El príncipe Bolkonski se acercó a Borís y le estrechó la mano.

–Lástima que no me encontrara ayer. Tuve que pasar todo el día con los alemanes; fui con Weyrother a revisar el cumplimiento de la orden de operaciones, y cuando los alemanes se ponen en plan meticuloso, no acaban nunca.

Borís sonrió como si comprendiera las alusiones del príncipe, pero hasta aquel entonces no había oído hablar de Weyrother ni de la orden de operaciones.

–¿Así pues, amigo mío, quiere ser ayudante de campo? He pensado en usted durante este tiempo.

–Sí, yo había pensado– dijo Borís, ruborizándose de pronto —solicitar que me admitieran de ayudante del general en jefe; él ha recibido una carta del príncipe Kuraguin hablándole de mí; lo querría– añadió como excusándose, —porque temo que la Guardia no entre en combate.

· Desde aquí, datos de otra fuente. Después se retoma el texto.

<file path="src/hdl/ebi_pkg.sv">
// ----------------------------------------------------------------------------
// ebi_pkg
// Shared types and constants of the edge-directed 5x5 Bayer interpolator.
// ----------------------------------------------------------------------------
`default_nettype none

package ebi_pkg;

    localparam int CFG_W = 12;
    localparam int ROW_W = 13;
    localparam int EXT_W = 15;
    localparam int WIN_N = 5;
    localparam int LINES = 4;

    localparam logic [0:0] REG_IMAGE_WIDTH  = 1'd0;
    localparam logic [0:0] REG_IMAGE_HEIGHT = 1'd1;

    localparam logic [CFG_W-1:0] RST_IMAGE_WIDTH  = 12'd1920;
    localparam logic [CFG_W-1:0] RST_IMAGE_HEIGHT = 12'd1080;

    typedef struct packed {
        logic inner;
        logic green;
        logic last;
    } t_flags;

endpackage

`default_nettype wire

</file>
<file path="src/hdl/ebi_filter.sv">
// ----------------------------------------------------------------------------
// ebi_filter
// Gradient comparison over the 5x5 window and the registered output word.
// ----------------------------------------------------------------------------
`default_nettype none

module ebi_filter
    import ebi_pkg::*;
#(
    parameter int PIXEL_BITS = 12
) (
    input  wire logic                            i_clk,
    input  wire logic                            i_rst_n,
    input  wire logic                            i_en,
    input  wire logic                            i_valid,
    input  wire t_flags                          i_flags,
    input  wire logic [WIN_N*WIN_N*PIXEL_BITS-1:0] i_window,
    output logic                                 o_valid,
    output logic [PIXEL_BITS:0]                  o_value,
    output logic                                 o_is_green,
    output logic                                 o_last
);

    localparam int PB = PIXEL_BITS;
    localparam int GW = PIXEL_BITS + 2;

    logic [PB-1:0] w [0:WIN_N-1][0:WIN_N-1];
    logic [GW-1:0] g_main;
    logic [GW-1:0] g_anti;
    logic [GW-1:0] g_ver;
    logic [GW-1:0] g_hor;
    logic [PB:0]   s_green;
    logic [PB:0]   s_rb;

    logic          r_valid;
    logic [PB:0]   r_value;
    logic          r_green;
    logic          r_last;

    function automatic logic [PB-1:0] absdiff(input logic [PB-1:0] a, input logic [PB-1:0] b);
        return (a > b) ? (a - b) : (b - a);
    endfunction

    always_comb begin
        for (int r = 0; r < WIN_N; r++) begin
            for (int k = 0; k < WIN_N; k++) begin
                w[r][k] = i_window[(r*WIN_N+k)*PB +: PB];
            end
        end
        g_main = GW'(absdiff(w[0][0], w[2][2])) + GW'(absdiff(w[4][4], w[2][2]))
               + GW'(absdiff(w[3][3], w[1][1]));
        g_anti = GW'(absdiff(w[0][4], w[2][2])) + GW'(absdiff(w[4][0], w[2][2]))
               + GW'(absdiff(w[3][1], w[1][3]));
        g_ver  = GW'(absdiff(w[4][2], w[0][2])) + GW'(absdiff(w[3][2], w[1][2]));
        g_hor  = GW'(absdiff(w[2][4], w[2][0])) + GW'(absdiff(w[2][3], w[2][1]));
        s_green = (g_main > g_anti) ? ({1'b0, w[3][1]} + {1'b0, w[1][3]})
                                    : ({1'b0, w[3][3]} + {1'b0, w[1][1]});
        s_rb    = (g_hor > g_ver)   ? ({1'b0, w[4][2]} + {1'b0, w[0][2]})
                                    : ({1'b0, w[2][4]} + {1'b0, w[2][0]});
    end

    always_ff @(posedge i_clk) begin
        if (!i_rst_n) begin
            r_valid <= 1'b0;
        end else if (i_en) begin
            r_valid <= i_valid && i_flags.inner;
        end
    end

    always_ff @(posedge i_clk) begin
        if (i_en) begin
            r_value <= i_flags.green ? s_green : s_rb;
            r_green <= i_flags.green;
            r_last  <= i_flags.last;
        end
    end

    assign o_valid    = r_valid;
    assign o_value    = r_value;
    assign o_is_green = r_green;
    assign o_last     = r_last;

endmodule

`default_nettype wire

</file>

–Bien, bien, hablaremos de todo– dijo el príncipe Andréi. —Permítame únicamente que anuncie a este señor y estoy con usted.

Y mientras el príncipe Andréi fue a cumplir su cometido: anunciar al general de rostro colorado, éste, que indudablemente no compartía las ideas de Borís sobre ventajas de la subordinación no escrita, miró de tal manera al atrevido subteniente que había osado interrumpir su conversación con el príncipe Andréi que Borís se sintió embarazado. Se alejó un tanto y esperó con impaciencia a que el príncipe Andréi saliera del despacho del general en jefe.